Jason, I don't disagree that the API can be improved. I have some responses to your statements below though.
Why is code using iWarp calling ib_get_dma_mr with RDMA_MRR_READ_DEST/IB_ACCESS_REMOTE_WRITE ? That is insecure.
Because the iWARP protocol requires it, which was very much an intentional decision. It actually is not insecure, as discussed in detail in RFC5042. However, it is different from Infiniband.
Why on earth is NFS using frmr to create RDMA READ lkeys?
Because NFS desires to have a single code path that works for all transports. In addition, using the IB dma_mr as an lkey means that large I/O (common with NFS) would require multiple RDMA Read operations, when the page list exceeded the local scatter/gather limit of the device.

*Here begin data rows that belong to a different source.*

This is an optimization exercise on Yosys and OpenROAD, whose aim is small area, a short achievable clock period and few clock cycles per item, not a production implementation. At most, simulation tests tie the RTL to the original design; equivalence was not proved. No functional check of the RTL was part of runs 1, 3 and 4. No activity file was given, so power comes from the tool's default toggle rates.

==> config.mk <==
export PLATFORM = sky130hd
export DESIGN_NAME = framebuffer_update_top
export DESIGN_NICKNAME = framebuffer_update_top
export VERILOG_FILES = /design/flow/design.v
export SDC_FILE = /design/flow/constraint.sdc
export NUM_CORES = 4
export LEC_CHECK = 0
export CAP_MARGIN = 20
export CORE_MARGIN = 2
export CORE_UTILIZATION = 45
export SETUP_SLACK_MARGIN = 5
export SLEW_MARGIN = 20
export SYNTH_MEMORY_MAX_BITS = 16384
==> design.v <==
`default_nettype none
module screen_reader #(
  parameter int queue_depth = 4                                
) (
  input  logic        clk,
  input  logic        reset,
  input  logic        start,                                   
  input  logic        done,                                    
  input  logic [31:0] frame_base,                              
  output logic [31:0] mem_address,
  output logic        mem_read,
  input  logic        mem_waitrequest,
  input  logic [7:0]  mem_readdata,
  output logic        processing,
  output logic        idx_valid,                               
  output logic [7:0]  idx,
  input  logic        wr_accept                                
);
  logic       accept;                                          
  logic [8:0] rd_cnt;                                          
  logic [2:0] occ;                                             
  logic [2:0] occ_next;
  logic       more;                                            
  assign accept   = mem_read && !mem_waitrequest;
  assign occ_next = occ + 3'(accept) - 3'(wr_accept);
  assign more     = !rd_cnt[8] && !(accept && rd_cnt[7:0] == 8'hff);
  always_ff @(posedge clk) begin
    if (reset) begin
      processing <= 1'b0;
      mem_read   <= 1'b0;
      rd_cnt     <= 9'h100;
      occ        <= '0;
    end else begin
      occ <= occ_next;
      if (start && !processing) begin
        processing <= 1'b1;
        mem_read   <= 1'b1;
        rd_cnt     <= '0;
      end else begin
        if (done) processing <= 1'b0;
        if (accept) rd_cnt <= rd_cnt + 1'b1;
        mem_read <= (mem_read && mem_waitrequest)
                 || (more && occ_next < 3'(queue_depth));
      end
    end
  end
  always_ff @(posedge clk) begin
    if (!processing) mem_address <= frame_base;
    else if (accept) mem_address <= mem_address + 1'b1;
  end
  always_ff @(posedge clk) begin
    if (reset) idx_valid <= 1'b0;
    else       idx_valid <= accept;
  end
  always_ff @(posedge clk) begin
    if (accept) idx <= mem_readdata;                           
  end
endmodule
`default_nettype wire
`default_nettype none
module pixel_fifo #(
  parameter int depth = 3                                      
) (
  input  logic        clk,
  input  logic        reset,
  input  logic        start,                                   
  input  logic        in_valid,
  input  logic [15:0] in_pixel,
  output logic [31:0] vga_address,
  output logic        vga_write,
  input  logic        vga_waitrequest,
  output logic [15:0] vga_writedata,
  output logic        accept,                                  
  output logic        done
);
  localparam int cnt_w = 2;                                   
  logic [15:0]      skid [depth];
  logic [cnt_w-1:0] fill;                                      
  logic [7:0]       wr_n;                                      
  logic             load;                                      
  assign accept = vga_write && !vga_waitrequest;
  assign load   = !vga_write || !vga_waitrequest;
  assign vga_address = 32'h0800_0000 | (32'(wr_n[7:5]) << 10) | (32'(wr_n[4:0]) << 1);
  always_ff @(posedge clk) begin
    if (reset) begin
      vga_write <= 1'b0;
      fill      <= '0;
    end else if (load) begin
      vga_write <= (fill != '0) || in_valid;
      if (fill != '0) fill <= fill - cnt_w'(!in_valid);
    end else begin
      if (in_valid) fill <= fill + 1'b1;
    end
  end
  always_ff @(posedge clk) begin
    if (load) vga_writedata <= (fill != '0) ? skid[0] : in_pixel;
  end
  always_ff @(posedge clk) begin
    for (int i = 0; i < depth; i++) begin
      if (load) begin
        if (in_valid && cnt_w'(i + 1) == fill) skid[i] <= in_pixel;
        else if (i + 1 < depth)                skid[i] <= skid[(i + 1) % depth];
      end else begin
        if (in_valid && cnt_w'(i) == fill) skid[i] <= in_pixel;
      end
    end
  end
  always_ff @(posedge clk) begin
    if (start)       wr_n <= '0;
    else if (accept) wr_n <= wr_n + 1'b1;
  end
  always_ff @(posedge clk) begin
    if (reset) done <= 1'b0;
    else       done <= accept && wr_n == 8'hff;
  end
endmodule
`default_nettype wire
`default_nettype none
module vga_pixel_writer #(
  parameter int lookup_stages = 2                              
) (
  input  logic        clk,
  input  logic        reset,
  input  logic        idx_valid,                               
  input  logic [7:0]  idx,
  input  logic        palette_write,
  input  logic [7:0]  palette_index,
  input  logic [23:0] palette_rgb,                             
  output logic        pix_valid,                               
  output logic [15:0] pix_data                                 
);
  logic [15:0] palette [256];                                  
  logic        pw_en;                                          
  logic [7:0]  pw_idx;
  logic [15:0] pw_data;
  always_ff @(posedge clk) begin
    pw_en   <= palette_write;
    pw_idx  <= palette_index;
    pw_data <= {palette_rgb[23:19], palette_rgb[15:10], palette_rgb[7:3]};
  end
  always_ff @(posedge clk) begin
    if (pw_en) palette[pw_idx] <= pw_data;
  end
  if (lookup_stages == 1) begin : g_one
    assign pix_valid = idx_valid;
    assign pix_data  = palette[idx];
  end else begin : g_two
    logic [15:0] grp [4];                                      
    logic [1:0]  hi;
    logic        v;
    logic [63:0] sel;                                          
    logic [15:0] cand [4];
    always_comb begin
      sel = '0;
      sel[idx[5:0]] = 1'b1;
      for (int g = 0; g < 4; g++) begin
        cand[g] = '0;
        for (int i = 0; i < 64; i++) cand[g] = cand[g] | ({16{sel[i]}} & palette[g*64 + i]);
      end
    end
    always_ff @(posedge clk) begin
      for (int g = 0; g < 4; g++) grp[g] <= cand[g];
      hi <= idx[7:6];
    end
    always_ff @(posedge clk) begin
      if (reset) v <= 1'b0;
      else       v <= idx_valid;
    end
    assign pix_valid = v;
    assign pix_data  = grp[hi];
  end
endmodule
`default_nettype wire
`default_nettype none
module framebuffer_update_top (
  input  logic                         clk,
  input  logic                         reset,
  input  logic                         start,
  input  logic [31:0]                  frame_base,             
  input  logic                         palette_write,
  input  logic [7:0]                   palette_index,
  input  logic [23:0]                  palette_rgb,
  output logic [31:0]                  mem_address,
  output logic                         mem_read,
  input  logic                         mem_waitrequest,
  input  logic [7:0]                   mem_readdata,
  output logic [31:0]                  vga_address,
  output logic                         vga_write,
  input  logic                         vga_waitrequest,
  output logic [15:0]                  vga_writedata,          
  output logic                         processing,
  output logic                         done
);
  localparam int lookup_stages = 2;                            
  localparam int queue_depth   = lookup_stages + 2;            
  logic        idx_valid;                                      
  logic [7:0]  idx;
  logic        wr_accept;                                      
  logic        pix_valid;                                      
  logic [15:0] pix_data;
  screen_reader #(.queue_depth(queue_depth)) u_reader (
    .clk             (clk),
    .reset           (reset),
    .start           (start),
    .done            (done),
    .frame_base      (frame_base),
    .mem_address     (mem_address),
    .mem_read        (mem_read),
    .mem_waitrequest (mem_waitrequest),
    .mem_readdata    (mem_readdata),
    .processing      (processing),
    .idx_valid       (idx_valid),
    .idx             (idx),
    .wr_accept       (wr_accept)
  );
  vga_pixel_writer #(.lookup_stages(lookup_stages)) u_writer (
    .clk           (clk),
    .reset         (reset),
    .idx_valid     (idx_valid),
    .idx           (idx),
    .palette_write (palette_write),
    .palette_index (palette_index),
    .palette_rgb   (palette_rgb),
    .pix_valid     (pix_valid),
    .pix_data      (pix_data)
  );
  pixel_fifo #(.depth(queue_depth - 1)) u_fifo (
    .clk             (clk),
    .reset           (reset),
    .start           (start && !processing),
    .in_valid        (pix_valid),
    .in_pixel        (pix_data),
    .vga_address     (vga_address),
    .vga_write       (vga_write),
    .vga_waitrequest (vga_waitrequest),
    .vga_writedata   (vga_writedata),
    .accept          (wr_accept),
    .done            (done)
  );
endmodule
`default_nettype wire
Context: an optimization exercise on an open-source flow, tuned for small area. The choices shown serve that exercise and are no tape-out recipe.
Only simulation tests tie the RTL to the original design; equivalence was not proved.
The clock port is modelled as an ideal driver; clocking choices that lean on that would not hold on a real chip.
No activity file was given, so power comes from the tool's default toggle rates.

==> design.v <==
package nes_vga_pkg;
    localparam int DEF_H_ACTIVE = 640;
    localparam int DEF_H_FP     = 16;
    localparam int DEF_H_SYNC   = 96;
    localparam int DEF_H_BP     = 48;
    localparam int DEF_V_ACTIVE = 480;
    localparam int DEF_V_FP     = 10;
    localparam int DEF_V_SYNC   = 2;
    localparam int DEF_V_BP     = 33;
    localparam int DEF_SRC_W    = 256;
    localparam int DEF_SRC_H    = 240;
    typedef enum logic [1:0] {IDLE, FETCH, DRAIN} fill_t;
    function automatic logic [11:0] pal(input logic [5:0] idx);
        case (idx)
            6'd0: pal = 12'h777;
            6'd1: pal = 12'h00F;
            6'd2: pal = 12'h00B;
            6'd3: pal = 12'h42B;
            6'd4: pal = 12'h908;
            6'd5: pal = 12'hA02;
            6'd6: pal = 12'hA10;
            6'd7: pal = 12'h810;
            6'd8: pal = 12'h530;
            6'd9: pal = 12'h070;
            6'd10: pal = 12'h060;
            6'd11: pal = 12'h050;
            6'd12: pal = 12'h045;
            6'd13: pal = 12'h000;
            6'd14: pal = 12'h000;
            6'd15: pal = 12'h000;
            6'd16: pal = 12'hBBB;
            6'd17: pal = 12'h07F;
            6'd18: pal = 12'h05F;
            6'd19: pal = 12'h64F;
            6'd20: pal = 12'hD0C;
            6'd21: pal = 12'hE05;
            6'd22: pal = 12'hF30;
            6'd23: pal = 12'hE51;
            6'd24: pal = 12'hA70;
            6'd25: pal = 12'h0B0;
            6'd26: pal = 12'h0A0;
            6'd27: pal = 12'h0A4;
            6'd28: pal = 12'h088;
            6'd29: pal = 12'h000;
            6'd30: pal = 12'h000;
            6'd31: pal = 12'h000;
            6'd32: pal = 12'hFFF;
            6'd33: pal = 12'h3BF;
            6'd34: pal = 12'h68F;
            6'd35: pal = 12'h97F;
            6'd36: pal = 12'hF7F;
            6'd37: pal = 12'hF59;
            6'd38: pal = 12'hF75;
            6'd39: pal = 12'hFA4;
            6'd40: pal = 12'hFB0;
            6'd41: pal = 12'hBF1;
            6'd42: pal = 12'h5D5;
            6'd43: pal = 12'h5F9;
            6'd44: pal = 12'h0ED;
            6'd45: pal = 12'h777;
            6'd46: pal = 12'h000;
            6'd47: pal = 12'h000;
            6'd48: pal = 12'hFFF;
            6'd49: pal = 12'hAEF;
            6'd50: pal = 12'hBBF;
            6'd51: pal = 12'hDBF;
            6'd52: pal = 12'hFBF;
            6'd53: pal = 12'hFAC;
            6'd54: pal = 12'hFDB;
            6'd55: pal = 12'hFEA;
            6'd56: pal = 12'hFD7;
            6'd57: pal = 12'hDF7;
            6'd58: pal = 12'hBFB;
            6'd59: pal = 12'hBFD;
            6'd60: pal = 12'h0FF;
            6'd61: pal = 12'hFDF;
            6'd62: pal = 12'h000;
            6'd63: pal = 12'h000;
            default: pal = 12'h000;
        endcase
    endfunction
endpackage
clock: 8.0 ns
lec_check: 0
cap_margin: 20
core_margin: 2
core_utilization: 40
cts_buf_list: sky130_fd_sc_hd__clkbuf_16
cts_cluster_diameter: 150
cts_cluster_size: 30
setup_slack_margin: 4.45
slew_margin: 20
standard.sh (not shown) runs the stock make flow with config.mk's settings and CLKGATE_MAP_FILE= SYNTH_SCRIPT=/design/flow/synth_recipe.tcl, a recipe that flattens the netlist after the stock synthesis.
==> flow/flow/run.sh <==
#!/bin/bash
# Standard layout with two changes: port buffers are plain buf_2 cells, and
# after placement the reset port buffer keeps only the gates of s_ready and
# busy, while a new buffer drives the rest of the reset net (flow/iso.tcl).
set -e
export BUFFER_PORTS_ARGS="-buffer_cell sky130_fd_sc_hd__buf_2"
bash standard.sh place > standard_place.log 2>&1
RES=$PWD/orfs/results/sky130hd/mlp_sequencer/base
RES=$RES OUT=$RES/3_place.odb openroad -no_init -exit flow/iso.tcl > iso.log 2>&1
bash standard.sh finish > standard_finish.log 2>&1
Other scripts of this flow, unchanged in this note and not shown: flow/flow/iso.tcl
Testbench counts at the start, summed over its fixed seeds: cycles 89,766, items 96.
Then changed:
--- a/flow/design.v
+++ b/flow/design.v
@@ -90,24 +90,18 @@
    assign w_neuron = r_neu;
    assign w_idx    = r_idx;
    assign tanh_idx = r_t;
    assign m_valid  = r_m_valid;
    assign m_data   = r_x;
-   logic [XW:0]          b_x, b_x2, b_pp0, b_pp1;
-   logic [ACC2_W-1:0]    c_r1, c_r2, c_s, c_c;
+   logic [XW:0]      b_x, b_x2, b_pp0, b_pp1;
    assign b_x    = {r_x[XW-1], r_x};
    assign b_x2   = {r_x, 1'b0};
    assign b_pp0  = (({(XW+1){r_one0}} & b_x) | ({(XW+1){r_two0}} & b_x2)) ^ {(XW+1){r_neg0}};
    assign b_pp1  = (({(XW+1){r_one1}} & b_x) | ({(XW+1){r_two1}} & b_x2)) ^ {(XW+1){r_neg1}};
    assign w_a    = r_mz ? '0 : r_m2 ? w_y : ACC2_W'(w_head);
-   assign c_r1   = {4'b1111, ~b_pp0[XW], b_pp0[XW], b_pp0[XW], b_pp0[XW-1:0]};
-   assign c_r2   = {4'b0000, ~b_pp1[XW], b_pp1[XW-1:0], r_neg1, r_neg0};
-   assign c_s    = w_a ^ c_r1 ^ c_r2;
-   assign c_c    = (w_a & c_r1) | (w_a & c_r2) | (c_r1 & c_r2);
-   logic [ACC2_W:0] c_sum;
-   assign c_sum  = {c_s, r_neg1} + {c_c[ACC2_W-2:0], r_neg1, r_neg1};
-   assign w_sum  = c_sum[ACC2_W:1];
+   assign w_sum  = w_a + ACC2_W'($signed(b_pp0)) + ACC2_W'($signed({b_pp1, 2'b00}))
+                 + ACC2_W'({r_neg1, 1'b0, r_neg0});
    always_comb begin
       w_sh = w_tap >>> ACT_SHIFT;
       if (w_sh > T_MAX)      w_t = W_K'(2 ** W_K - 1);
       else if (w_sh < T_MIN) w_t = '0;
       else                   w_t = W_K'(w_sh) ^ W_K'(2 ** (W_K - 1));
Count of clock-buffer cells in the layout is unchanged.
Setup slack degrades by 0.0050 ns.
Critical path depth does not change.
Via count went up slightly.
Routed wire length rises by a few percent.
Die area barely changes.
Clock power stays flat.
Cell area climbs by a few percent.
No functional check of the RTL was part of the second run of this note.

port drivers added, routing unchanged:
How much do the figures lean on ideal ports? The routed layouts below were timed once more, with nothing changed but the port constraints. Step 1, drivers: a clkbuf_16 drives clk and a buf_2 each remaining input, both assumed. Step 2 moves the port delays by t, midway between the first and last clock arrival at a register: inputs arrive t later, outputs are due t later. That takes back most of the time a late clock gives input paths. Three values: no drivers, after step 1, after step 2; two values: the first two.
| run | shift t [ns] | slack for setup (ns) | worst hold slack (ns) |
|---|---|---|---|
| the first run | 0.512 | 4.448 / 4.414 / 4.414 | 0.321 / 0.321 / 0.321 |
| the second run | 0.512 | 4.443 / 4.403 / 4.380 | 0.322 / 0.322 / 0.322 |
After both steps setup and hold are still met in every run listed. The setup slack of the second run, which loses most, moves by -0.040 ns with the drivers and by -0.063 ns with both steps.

I think when you do that, it quickly becomes clear that iWarp's problem is not a seemingly minor issue with different flag bits, but that iWarp *cannot* use local_dma_lkey as a RDMA READ local buffer. Using ib_get_dma_mr(IB_ACCESS_REMOTE_WRITE) is an insecure work around. So iWarp (and only iWarp) should take the pain of spinning up temporary local MRs for RDMA READ.
That is entirely the wrong layer to address this. It would prevent reuse of MRs, and require upper layers to be aware that this was the case - which is exactly the opposite of what you are trying to achieve.
This should all be hidden under a common API and it shouldn't be sprinkled all over the place in NFS, iSER, etc.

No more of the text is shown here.